I immediately logged off the computer and told the kids we were going to the 1:15 showing.
“What about school?” they asked.
“Huh?” I queried.
“School,” they repeated.
“Oh, that. Well, you can finish up over the weekend right?” Nevermind that we had a baseball tournament and Tae Kwon Do testing.
Big D, in an e-mail exchange about our change of plans for the afternoon, wanted to know what I was planning to do with Cap’n Jack Henry.
“Hold him,” I said.
“For three and half hours?”
“Yeah. Sure.” Actually, I was anything but sure, but nothing was stopping me at this point. I was getting out of this house and going to see a double feature.
It actually went very well. I’m not going to do a movie review because probably everyone who is reading this has seen both of these movies at least a dozen times. They were just as cute, clever and funny as ever, and the 3-D did not give me a headache. Jack Henry sat on my lap, bounced to the music, tried to take my 3-D glasses off, squealed occasionally, nursed through half of the first movie and slept through half of the second, and waved emphatically at Tour Guide Barbie. I guess he likes blondes.
It was a good, albeit pricey, afternoon.
After all these years I’ve decided that I like mornings. I still wouldn’t go as far as calling myself a morning person, but I’m getting there.
I have always wanted to be a morning person. All the cool people are morning people. At least in my mind. Big D is a morning person, and I always admired how he got out of bed before sun-up and did cool things like iron his shirts, make coffee and read My Utmost For His Highest, while I still lay abed and drooled on my pillow.
Over the past year, I have begun to embrace the mornings a little. I’m forced from my bed because I have to feed this delicious little baby, but then I find I actually enjoy staying up and enjoying the peace that comes from a quiet house when the baby goes back to bed, Big D has already left for work, and the other two kids are still asleep.
I don’t know if it is that my coffee is extra good or that I’m getting old. Probably a little of both.
I never really thought much about owning a GPS until this weekend.
Harrison had to be in Mt. Juliet, about an hour from us, at 10am on Saturday morning, for a baseball game. Annaleigh had to be at a TKD testing at 10:15 in our town, so we had to divide and conquer. Annaleigh made a special request to have Big D take her since he had to miss the last testing. I think Harrison wanted Big D with him too, but he didn’t really complain, so we went with those arrangements.

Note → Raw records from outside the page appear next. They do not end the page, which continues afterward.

**src/rtl/exu_muldiv_pkg.sv**
```systemverilog
// Shared constants for the iterative multiply/divide unit:
// operation-info bit positions and FSM state encoding.
package exu_muldiv_pkg;

    localparam int MD_MUL    = 8;
    localparam int MD_MULH   = 7;
    localparam int MD_MULHSU = 6;
    localparam int MD_MULHU  = 5;
    localparam int MD_DIV    = 4;
    localparam int MD_DIVU   = 3;
    localparam int MD_REM    = 2;
    localparam int MD_REMU   = 1;
    localparam int MD_WORD   = 0;

    typedef logic [1:0] state_t;

    localparam state_t ST_IDLE = 2'd0;
    localparam state_t ST_CALC = 2'd1;
    localparam state_t ST_DONE = 2'd2;

endpackage

```
**src/rtl/exu_muldiv_iter_core.sv**
```systemverilog
// Shared unsigned shift/add-subtract datapath: MSB-first shift-add multiply
// or restoring divide on magnitudes, STEP bits per cycle.
module exu_muldiv_iter_core #(
    parameter int XLEN = 64,
    parameter int STEP = 1
) (
    input  logic            clock,
    input  logic            reset,
    input  logic            i_load,
    input  logic            i_run,
    input  logic            i_div,
    input  logic [6:0]      i_n,
    input  logic [XLEN-1:0] i_a,
    input  logic [XLEN-1:0] i_b,
    output logic            o_last,
    output logic [XLEN-1:0] o_hi,
    output logic [XLEN-1:0] o_lo
);

    logic [XLEN-1:0] sh_q, sh_d, hi_q, hi_d, lo_q, lo_d, b_q, b_d;
    logic [6:0]      cnt_q, cnt_d;
    logic            div_q, div_d;

    logic [XLEN-1:0]   h, l, s;
    logic [XLEN:0]     r;
    logic [2*XLEN-1:0] acc;
    logic [6:0]        shamt;

    // The operand is pre-shifted so its top significant bit sits at the MSB;
    // both modes then consume bits MSB-first regardless of N.
    always_comb begin
        sh_d  = sh_q;
        hi_d  = hi_q;
        lo_d  = lo_q;
        b_d   = b_q;
        cnt_d = cnt_q;
        div_d = div_q;
        h     = hi_q;
        l     = lo_q;
        s     = sh_q;
        r     = '0;
        acc   = '0;
        shamt = 7'(XLEN) - i_n;
        if (i_load) begin
            sh_d  = i_a << shamt;
            hi_d  = '0;
            lo_d  = '0;
            b_d   = i_b;
            div_d = i_div;
            cnt_d = i_n / 7'(STEP);
        end else if (i_run) begin
            for (int k = 0; k < STEP; k++) begin
                if (div_q) begin
                    r = {h, s[XLEN-1]};
                    if (r >= {1'b0, b_q}) begin
                        r = r - {1'b0, b_q};
                        l = {l[XLEN-2:0], 1'b1};
                    end else begin
                        l = {l[XLEN-2:0], 1'b0};
                    end
                    h = r[XLEN-1:0];
                end else begin
                    acc = {h, l} << 1;
                    if (s[XLEN-1]) begin
                        acc = acc + {{XLEN{1'b0}}, b_q};
                    end
                    {h, l} = acc;
                end
                s = s << 1;
            end
            sh_d  = s;
            hi_d  = h;
            lo_d  = l;
            cnt_d = cnt_q - 7'd1;
        end
    end

    always_ff @(posedge clock or posedge reset) begin
        if (reset) begin
            sh_q  <= '0;
            hi_q  <= '0;
            lo_q  <= '0;
            b_q   <= '0;
            cnt_q <= '0;
            div_q <= 1'b0;
        end else begin
            sh_q  <= sh_d;
            hi_q  <= hi_d;
            lo_q  <= lo_d;
            b_q   <= b_d;
            cnt_q <= cnt_d;
            div_q <= div_d;
        end
    end

    // Next-state halves, so the owner can capture the result on the last step.
    assign o_hi   = hi_d;
    assign o_lo   = lo_d;
    assign o_last = (cnt_q == 7'd1);

endmodule

```
**src/rtl/exu_muldiv.sv**
```systemverilog
// RV64M iterative multiply/divide execute unit: handshake FSM, sign handling,
// divide special cases and word-op formatting around the shared iterative core.
module exu_muldiv
    import exu_muldiv_pkg::*;
#(
    parameter int XLEN = 64,
    parameter int STEP = 1
) (
    input  logic            clock,
    input  logic            reset,
    input  logic            i_valid,
    output logic            o_ready,
    input  logic [8:0]      i_md_info,
    input  logic [XLEN-1:0] i_op1,
    input  logic [XLEN-1:0] i_op2,
    input  logic [4:0]      i_rd_addr,
    input  logic            i_rd_wen,
    input  logic            i_flush,
    output logic            o_valid,
    input  logic            i_ready,
    output logic [XLEN-1:0] o_rd_data,
    output logic [4:0]      o_rd_addr,
    output logic            o_rd_wen,
    output logic [1:0]      o_dbg_state
);

    // Handshake: a request transfers when i_valid & o_ready & ~i_flush; the result
    // transfers when o_valid & i_ready; o_valid holds with stable data until then.

    function automatic logic [XLEN-1:0] fmt(input logic w, input logic [XLEN-1:0] x);
        return w ? XLEN'($signed(x[31:0])) : x;
    endfunction

    state_t          state_q, state_d;
    logic [XLEN-1:0] rd_data_q, rd_data_d;
    logic [4:0]      rd_addr_q, rd_addr_d;
    logic            rd_wen_q, rd_wen_d, word_q, word_d, mul_q, mul_d;
    logic            lo_sel_q, lo_sel_d, neg_q, neg_d;

    logic              op_mul, op_div, word, a_signed, b_signed, lo_sel;
    logic              a_neg, b_neg, div0, ovf, special, accept;
    logic [XLEN-1:0]   a_ext, b_ext, a_mag, b_mag, min_val, special_res;
    logic              core_load, core_run, core_last;
    logic [XLEN-1:0]   core_hi, core_lo, quo, remv, raw, calc_res;
    logic [2*XLEN-1:0] full, prod;
    logic [6:0]        n_iter;

    assign op_mul   = |i_md_info[MD_MUL:MD_MULHU];
    assign op_div   = |i_md_info[MD_DIV:MD_REMU];
    assign word     = i_md_info[MD_WORD] & (i_md_info[MD_MUL] | op_div) & (XLEN == 64);
    assign a_signed = i_md_info[MD_MULH] | i_md_info[MD_MULHSU] | i_md_info[MD_DIV] | i_md_info[MD_REM];
    assign b_signed = i_md_info[MD_MULH] | i_md_info[MD_DIV] | i_md_info[MD_REM];
    assign lo_sel   = i_md_info[MD_MUL] | i_md_info[MD_DIV] | i_md_info[MD_DIVU];

    assign a_ext = word ? (a_signed ? XLEN'($signed(i_op1[31:0])) : XLEN'(i_op1[31:0])) : i_op1;
    assign b_ext = word ? (b_signed ? XLEN'($signed(i_op2[31:0])) : XLEN'(i_op2[31:0])) : i_op2;
    assign a_neg = a_signed & a_ext[XLEN-1];
    assign b_neg = b_signed & b_ext[XLEN-1];
    assign a_mag = a_neg ? -a_ext : a_ext;
    assign b_mag = b_neg ? -b_ext : b_ext;
    assign n_iter = word ? 7'd32 : 7'(XLEN);

    assign min_val = word ? XLEN'($signed(32'h8000_0000)) : {1'b1, {(XLEN-1){1'b0}}};
    assign div0    = op_div & (b_ext == '0);
    assign ovf     = (i_md_info[MD_DIV] | i_md_info[MD_REM]) & (a_ext == min_val) & (&b_ext);
    assign special = div0 | ovf;
    assign special_res = div0 ? (lo_sel ? '1 : fmt(word, a_ext)) : (lo_sel ? a_ext : '0);

    assign accept = i_valid & (state_q == ST_IDLE) & ~i_flush;

    exu_muldiv_iter_core #(.XLEN(XLEN), .STEP(STEP)) u_core (
        .clock  (clock),
        .reset  (reset),
        .i_load (core_load),
        .i_run  (core_run),
        .i_div  (op_div),
        .i_n    (n_iter),
        .i_a    (a_mag),
        .i_b    (b_mag),
        .o_last (core_last),
        .o_hi   (core_hi),
        .o_lo   (core_lo)
    );

    // Products negate as a full 2*XLEN value so the high half borrows correctly.
    assign full     = {core_hi, core_lo};
    assign prod     = neg_q ? -full : full;
    assign quo      = neg_q ? -core_lo : core_lo;
    assign remv     = neg_q ? -core_hi : core_hi;
    assign raw      = mul_q ? (lo_sel_q ? prod[XLEN-1:0] : prod[2*XLEN-1:XLEN])
                            : (lo_sel_q ? quo : remv);
    assign calc_res = fmt(word_q, raw);

    always_ff @(posedge clock or posedge reset) begin
        if (reset) begin
            state_q <= ST_IDLE;
        end else begin
            state_q <= state_d;
        end
    end

    always_comb begin
        state_d = state_q;
        case (state_q)
            ST_IDLE: if (accept) state_d = special ? ST_DONE : ST_CALC;
            ST_CALC: begin
                if (i_flush)        state_d = ST_IDLE;
                else if (core_last) state_d = ST_DONE;
            end
            ST_DONE: if (i_flush || i_ready) state_d = ST_IDLE;
            default: state_d = ST_IDLE;
        endcase
    end

    always_comb begin
        o_ready     = (state_q == ST_IDLE);
        o_valid     = (state_q == ST_DONE);
        o_dbg_state = state_q;
    end

    always_comb begin
        rd_data_d = rd_data_q;
        rd_addr_d = rd_addr_q;
        rd_wen_d  = rd_wen_q;
        word_d    = word_q;
        mul_d     = mul_q;
        lo_sel_d  = lo_sel_q;
        neg_d     = neg_q;
        core_load = 1'b0;
        core_run  = (state_q == ST_CALC);
        if (accept) begin
            rd_addr_d = i_rd_addr;
            rd_wen_d  = i_rd_wen;
            word_d    = word;
            mul_d     = op_mul;
            lo_sel_d  = lo_sel;
            neg_d     = (op_mul | lo_sel) ? (a_neg ^ b_neg) : a_neg;
            if (special) rd_data_d = special_res;
            else         core_load = 1'b1;
        end
        if ((state_q == ST_CALC) && core_last && !i_flush) begin
            rd_data_d = calc_res;
        end
    end

    always_ff @(posedge clock or posedge reset) begin
        if (reset) begin
            rd_data_q <= '0;
            rd_addr_q <= '0;
            rd_wen_q  <= 1'b0;
            word_q    <= 1'b0;
            mul_q     <= 1'b0;
            lo_sel_q  <= 1'b0;
            neg_q     <= 1'b0;
        end else begin
            rd_data_q <= rd_data_d;
            rd_addr_q <= rd_addr_d;
            rd_wen_q  <= rd_wen_d;
            word_q    <= word_d;
            mul_q     <= mul_d;
            lo_sel_q  <= lo_sel_d;
            neg_q     <= neg_d;
        end
    end

    assign o_rd_data = rd_data_q;
    assign o_rd_addr = rd_addr_q;
    assign o_rd_wen  = rd_wen_q;

endmodule

```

On Friday night I printed the directions to the field from mapquest. I read over them, folded them and put them in the diaper bag.

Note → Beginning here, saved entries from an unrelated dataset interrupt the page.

### src/rtl/miter_stim_driver.sv
// Exhaustive stimulus generator and bit-for-bit comparator for a gold/gate pair.
// Walks every {pi_a, pi_b} combination, waits SETTLE cycles per vector, then checks the outputs.
module miter_stim_driver #(
    parameter int IN_W         = 1,
    parameter int OUT_W        = 1,
    parameter int SETTLE       = 1,
    parameter int STOP_ON_FAIL = 0,
    parameter int CNT_W        = 8
) (
    input  logic             clk,
    input  logic             reset_n,
    input  logic             start,
    output logic [IN_W-1:0]  pi_a,
    output logic [IN_W-1:0]  pi_b,
    input  logic [OUT_W-1:0] po_gold,
    input  logic [OUT_W-1:0] po_gate,
    output logic             busy,
    output logic             done,
    output logic             pass,
    output logic [CNT_W-1:0] fail_count,
    output logic             fail_valid,
    output logic [IN_W-1:0]  first_fail_a,
    output logic [IN_W-1:0]  first_fail_b
);

    localparam int VEC_W = 2 * IN_W;
    localparam int SET_W = (SETTLE > 1) ? $clog2(SETTLE) : 1;

    typedef enum logic [1:0] {
        S_IDLE,
        S_SETTLE,
        S_CHECK,
        S_DONE
    } state_t;

    state_t           state;
    logic [VEC_W-1:0] vec;
    logic [SET_W-1:0] settle_cnt;
    logic             captured;
    logic             mismatch;
    logic             fail_hit;
    logic             vec_last;

    assign pi_a     = vec[VEC_W-1:IN_W];
    assign pi_b     = vec[IN_W-1:0];
    assign vec_last = &vec;
    assign mismatch = |(po_gold ^ po_gate);

    // An unknown gold bit makes the reduction unknown, so the if falls through and the bit is skipped.
    always_comb begin
        fail_hit = 1'b0;
        if (mismatch) begin
            fail_hit = 1'b1;
        end
    end

    always_ff @(posedge clk) begin
        if (!reset_n) begin
            state        <= S_IDLE;
            vec          <= '0;
            settle_cnt   <= '0;
            captured     <= 1'b0;
            busy         <= 1'b0;
            done         <= 1'b0;
            pass         <= 1'b0;
            fail_count   <= '0;
            fail_valid   <= 1'b0;
            first_fail_a <= '0;
            first_fail_b <= '0;
        end else begin
            fail_valid <= 1'b0;
            case (state)
                S_IDLE, S_DONE: begin
                    if (start) begin
                        state        <= S_SETTLE;
                        vec          <= '0;
                        settle_cnt   <= SET_W'(SETTLE - 1);
                        captured     <= 1'b0;
                        fail_count   <= '0;
                        first_fail_a <= '0;
                        first_fail_b <= '0;
                        busy         <= 1'b1;
                        done         <= 1'b0;
                        pass         <= 1'b0;
                    end
                end
                S_SETTLE: begin
                    if (settle_cnt == '0) begin
                        state <= S_CHECK;
                    end else begin
                        settle_cnt <= settle_cnt - SET_W'(1);
                    end
                end
                S_CHECK: begin
                    if (fail_hit) begin
                        fail_valid <= 1'b1;
                        if (fail_count != '1) begin
                            fail_count <= fail_count + CNT_W'(1);
                        end
                        if (!captured) begin
                            captured     <= 1'b1;
                            first_fail_a <= vec[VEC_W-1:IN_W];
                            first_fail_b <= vec[IN_W-1:0];
                        end
                    end
                    // The last vector ends the run, so vec never wraps back to zero.
                    if (vec_last || (fail_hit && (STOP_ON_FAIL != 0))) begin
                        state <= S_DONE;
                        busy  <= 1'b0;
                        done  <= 1'b1;
                        pass  <= !fail_hit && (fail_count == '0);
                    end else begin
                        state      <= S_SETTLE;
                        vec        <= vec + VEC_W'(1);
                        settle_cnt <= SET_W'(SETTLE - 1);
                    end
                end
                default: begin
                    state <= S_IDLE;
                end
            endcase
        end
    end

endmodule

On Saturday morning, right as I was walking out the door, Big D asks if I know what I was doing. I told him I thought so. He tried to tell me about a confusing bit at the end of the directions. It was something about a u-turn and running parallel to I-40 and something else. To me, who doesn’t really get oral directions, it sounded like blah, blah, blah, blah. I told him I was fine and left the house.
I really don’t need to expound a lot on the details of what happened somewhere between I-24 and I-40 and a little obscure road named Belinda Parkway, but at some point I had to shamefacedly call Big D because it was 10:30, and Harrison’s game started at 10:45, and we were lost.

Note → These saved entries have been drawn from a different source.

`config.mk`:
```
export PLATFORM = sky130hd
export DESIGN_NAME = divisibility_pattern_gen
export DESIGN_NICKNAME = d
export VERILOG_FILES = /design/src/rtl/divisibility_pattern_gen.sv
export SDC_FILE = /design/constraint.sdc
export NUM_CORES = 1
export LEC_CHECK = 0
export ABC_AREA = 1
export BUFFER_PORTS_ARGS = -buffer_cell sky130_fd_sc_hd__buf_2
export CORE_UTILIZATION = 60
export DETAILED_ROUTE_END_ITERATION = 7
export HOLD_SLACK_MARGIN = 0.1
export PLACE_DENSITY = 0.81
export RECOVER_POWER = 100
export SLEW_MARGIN = 0
export SYNTH_ARGS = -nofsm -noshare
export SYNTH_HDL_FRONTEND = slang
export SYNTH_SLANG_ARGS = --single-unit
export TNS_END_PERCENT = 20
```
`constraint.sdc`:
```
create_clock -name clk -period 3 [get_ports clk]
set_clock_uncertainty 0.2 [all_clocks]
set_input_delay 0.15 -clock clk [delete_from_list [all_inputs] [get_ports clk]]
set_output_delay 0.15 -clock clk [all_outputs]
set_load 0.05 [all_outputs]
```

“I told you to take your first left after you got off the Interstate,” he said.
No, I thought. You clearly said, blah, blah, blah, blah. But what I really did was burst into tears, tell him I was never going to find the stupid field, hung up on him, and ignore his next three phone calls.
I blindly turn into the next gas station I happen on while Indiana Mimi is telling me to try to remain calm. I jump out of my van, tears still damp on my cheeks and stand in line at the register only to have the cashier make a surprising and inappropriate comment about my anatomy. I marvel at the fact that of all the gas stations in Mt. Juliet I had to stop at the one being manned by a pervert. He did, however, give me clear directions to the field, and I was able to somehow get Harrison there five minutes before the game started (only to sit and watch them lose 15-2…*sigh*).
I have a birthday coming up, and while I want a new flat iron for my hair and one of those Kindle thingies that are like an iPod for books, I think I am probably getting a GPS and some Valium.
Oh, and sorry Big D for hanging up on you. I don’t think I ever said that.